Having scan data is one piece of the puzzle. The harder part is making sense of it across your entire environment, fast. That includes correlating findings from multiple tools, understanding business context, figuring out who owns what, and deciding what to fix first. That’s where things usually slow down.

We were already using ArmorCode’s Agentic AI Platform, and its Software Supply Chain Security module is what closed the gap. What would have taken us close to a week of investigation was done in hours.

It gave us immediate visibility into which open-source packages were affected across our entire landscape. We could see it all in one place. No jumping between tools, no manual spreadsheets, no chasing down application owners one by one.

The supply chain module is helping us with quick identification of open-source packages and reducing the timeline significantly. During supply chain attacks like this, we rely on it mainly for that immediate visibility to know what’s impacted and where, so we can act on it instead of spending days just trying to understand the scope.

Being Honest About Where We Are

I want to be upfront. We’re not fully integrated yet. We haven’t connected ArmorCode into our bug tracking and ticketing workflows, so there’s still some manual effort in handing off remediation to engineering teams. That’s something we’re working on.

But even without that piece, the value during a supply chain incident is clear. When you’re in the middle of a crisis, the most important thing is knowing where you stand. Are we affected? How bad is it? Where do we focus first? If you can answer those questions in hours instead of days, you’re already in a much better position.

What I’d Tell Other Security Leaders

If you’re running an application security program at any real scale, you need to know what’s in your open-source landscape before the next incident hits. Not after. My conviction has only grown stronger over the years: you cannot afford to be assembling your inventory when the breach is already underway.

The NPM attacks in 2025 demonstrated that the velocity of modern supply chain threats demands a fundamentally different operational posture. They also proved that the organizations who had unified visibility into their supply chain were the ones who responded effectively. The rest were scrambling. 

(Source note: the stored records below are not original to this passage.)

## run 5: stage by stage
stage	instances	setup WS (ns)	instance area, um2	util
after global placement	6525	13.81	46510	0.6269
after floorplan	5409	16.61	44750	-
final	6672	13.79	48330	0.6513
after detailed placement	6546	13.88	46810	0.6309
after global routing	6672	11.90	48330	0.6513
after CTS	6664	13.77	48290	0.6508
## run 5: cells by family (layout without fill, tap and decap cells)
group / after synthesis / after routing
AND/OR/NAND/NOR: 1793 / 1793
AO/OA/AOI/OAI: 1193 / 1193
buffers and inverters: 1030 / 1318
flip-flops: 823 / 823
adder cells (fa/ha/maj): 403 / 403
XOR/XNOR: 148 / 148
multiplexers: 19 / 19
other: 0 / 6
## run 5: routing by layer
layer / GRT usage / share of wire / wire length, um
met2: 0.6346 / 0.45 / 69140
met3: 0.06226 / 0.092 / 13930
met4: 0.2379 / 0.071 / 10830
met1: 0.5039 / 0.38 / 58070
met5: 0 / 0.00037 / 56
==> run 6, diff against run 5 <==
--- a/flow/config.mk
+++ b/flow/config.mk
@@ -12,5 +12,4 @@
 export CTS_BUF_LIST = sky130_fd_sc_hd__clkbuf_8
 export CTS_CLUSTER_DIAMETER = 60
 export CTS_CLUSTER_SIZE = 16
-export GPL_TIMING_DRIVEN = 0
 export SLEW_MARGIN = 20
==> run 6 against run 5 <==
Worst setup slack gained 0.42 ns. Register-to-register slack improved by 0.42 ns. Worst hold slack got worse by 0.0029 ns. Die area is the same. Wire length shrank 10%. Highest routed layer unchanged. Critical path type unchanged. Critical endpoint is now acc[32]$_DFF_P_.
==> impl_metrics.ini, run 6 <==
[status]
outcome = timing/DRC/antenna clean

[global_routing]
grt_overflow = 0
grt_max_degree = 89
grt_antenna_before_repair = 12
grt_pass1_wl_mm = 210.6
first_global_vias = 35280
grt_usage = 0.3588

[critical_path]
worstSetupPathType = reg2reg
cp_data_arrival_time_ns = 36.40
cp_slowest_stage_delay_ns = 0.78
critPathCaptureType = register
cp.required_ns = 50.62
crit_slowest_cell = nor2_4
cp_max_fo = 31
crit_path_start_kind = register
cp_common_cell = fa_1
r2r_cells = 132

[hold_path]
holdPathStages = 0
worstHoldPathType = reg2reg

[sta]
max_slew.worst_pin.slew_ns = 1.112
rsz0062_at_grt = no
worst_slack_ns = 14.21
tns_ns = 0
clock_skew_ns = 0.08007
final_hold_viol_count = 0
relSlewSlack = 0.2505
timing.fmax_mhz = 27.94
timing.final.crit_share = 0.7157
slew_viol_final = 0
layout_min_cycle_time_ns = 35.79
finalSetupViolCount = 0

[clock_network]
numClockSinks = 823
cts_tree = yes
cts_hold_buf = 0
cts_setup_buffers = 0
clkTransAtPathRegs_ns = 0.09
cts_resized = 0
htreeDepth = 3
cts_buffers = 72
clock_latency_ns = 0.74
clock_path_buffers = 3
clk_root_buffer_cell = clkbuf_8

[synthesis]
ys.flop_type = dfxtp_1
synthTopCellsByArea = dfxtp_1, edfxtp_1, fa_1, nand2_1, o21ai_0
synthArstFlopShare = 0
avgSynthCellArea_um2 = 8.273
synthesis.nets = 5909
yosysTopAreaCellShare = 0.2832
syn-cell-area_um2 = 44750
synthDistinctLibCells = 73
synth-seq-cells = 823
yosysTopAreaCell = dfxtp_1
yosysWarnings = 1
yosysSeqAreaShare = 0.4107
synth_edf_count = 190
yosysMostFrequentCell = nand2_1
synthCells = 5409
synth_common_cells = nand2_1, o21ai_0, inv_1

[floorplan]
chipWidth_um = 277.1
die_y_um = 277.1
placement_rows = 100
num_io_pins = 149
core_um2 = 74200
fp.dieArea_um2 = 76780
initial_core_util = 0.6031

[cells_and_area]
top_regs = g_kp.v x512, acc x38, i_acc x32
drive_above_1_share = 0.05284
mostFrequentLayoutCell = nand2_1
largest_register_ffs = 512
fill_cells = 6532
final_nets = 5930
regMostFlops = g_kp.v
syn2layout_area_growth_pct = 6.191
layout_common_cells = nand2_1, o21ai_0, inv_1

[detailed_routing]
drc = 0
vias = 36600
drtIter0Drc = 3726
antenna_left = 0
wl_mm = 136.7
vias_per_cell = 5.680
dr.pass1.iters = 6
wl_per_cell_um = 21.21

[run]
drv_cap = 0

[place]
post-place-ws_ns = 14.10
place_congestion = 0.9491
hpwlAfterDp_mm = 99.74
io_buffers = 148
Context: an optimization exercise on an open-source flow, tuned for small area, a short achievable clock period and few clock cycles per item. The choices shown serve that exercise and are no tape-out recipe.
Where RTL was checked, it was by simulation tests only, not by an equivalence proof against the original.
Power is estimated from default activity; no workload was simulated.

==> flow/design.v (excerpt) <==
module flow_hash (
    input  wire         clk,
    input  wire         rst,         
    input  wire         in_valid,
    output wire         in_ready,
    input  wire [1:0]   in_op,       
    input  wire [3:0]   in_len,      
    input  wire         in_frag,     
    input  wire [31:0]  in_seed,
    input  wire [511:0] in_words,    
    output wire         out_valid,
    input  wire         out_ready,
    output wire [31:0]  out_hash
);
    wire [31:0] w0 = in_words[31:0];
    wire [31:0] w1 = in_words[63:32];
    wire [31:0] w2 = in_words[95:64];
    wire [31:0] w3 = in_words[127:96];
    wire [31:0] w4 = in_words[159:128];
    wire [31:0] w5 = in_words[191:160];
    wire [31:0] w6 = in_words[223:192];
    wire [31:0] w7 = in_words[255:224];
    wire [31:0] w8 = in_words[287:256];
    wire [31:0] w9 = in_words[319:288];
    wire [31:0] w10 = in_words[351:320];
    wire [31:0] w11 = in_words[383:352];
    wire [31:0] w12 = in_words[415:384];
    wire [31:0] w13 = in_words[447:416];
    wire [31:0] w14 = in_words[479:448];
    wire [31:0] w15 = in_words[511:480];
    wire op_hash = (in_op == 2'd0);
    wire op_hsy4 = (in_op == 2'd1);
  ...
export LEC_CHECK = 0
export CAP_MARGIN = 0
export CORE_MARGIN = 2
export CORE_UTILIZATION = 40
export SETUP_SLACK_MARGIN = 3.6
export SLEW_MARGIN = 0
export TNS_END_PERCENT = 20
create_clock -name core_clock -period 8.0 [get_ports {clk}]
standard.sh (not shown) runs the stock make flow with config.mk's settings and CLKGATE_MAP_FILE= SYNTH_SCRIPT=/design/flow/synth_recipe.tcl, a recipe that flattens the netlist after the stock synthesis.
==> flow/flow/run.sh <==
#!/bin/bash
# Own layout flow: the standard layout (standard.sh: ORFS synthesis to
# final layout, unchanged), except that the port buffers that global
# placement inserts on every input and output are the platform's smallest
# plain buffer (buf_1) instead of the clkdlybuf4s50_1 delay cell that
# buffer_ports picks by default.  Repair may still resize them.
set -euo pipefail
export BUFFER_PORTS_ARGS="-buffer_cell sky130_fd_sc_hd__buf_1"
bash standard.sh finish > standard_flow.log 2>&1
Testbench counts at the start, summed over its fixed seeds: cycles 9,624, items 9,600.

We’re watching this play out again with the Axios compromise. Axios carries roughly 100 million weekly downloads and is a transitive dependency across thousands of other packages, meaning organizations are exposed even if no developer ever explicitly installed it. Organizations that had lockfiles pinning Axios to a specific version, or CI/CD policies that suppress automatic install scripts, were protected. The ones that didn’t, had a window of exposure measured in hours. The 2025 playbook applied directly. The organizations that came out of it cleanly were the ones who already knew what was in their environment.

When the next supply chain attack happens, and it will, your response time is the only thing that separates a controlled incident from a full-blown fire drill. Invest in that visibility layer now.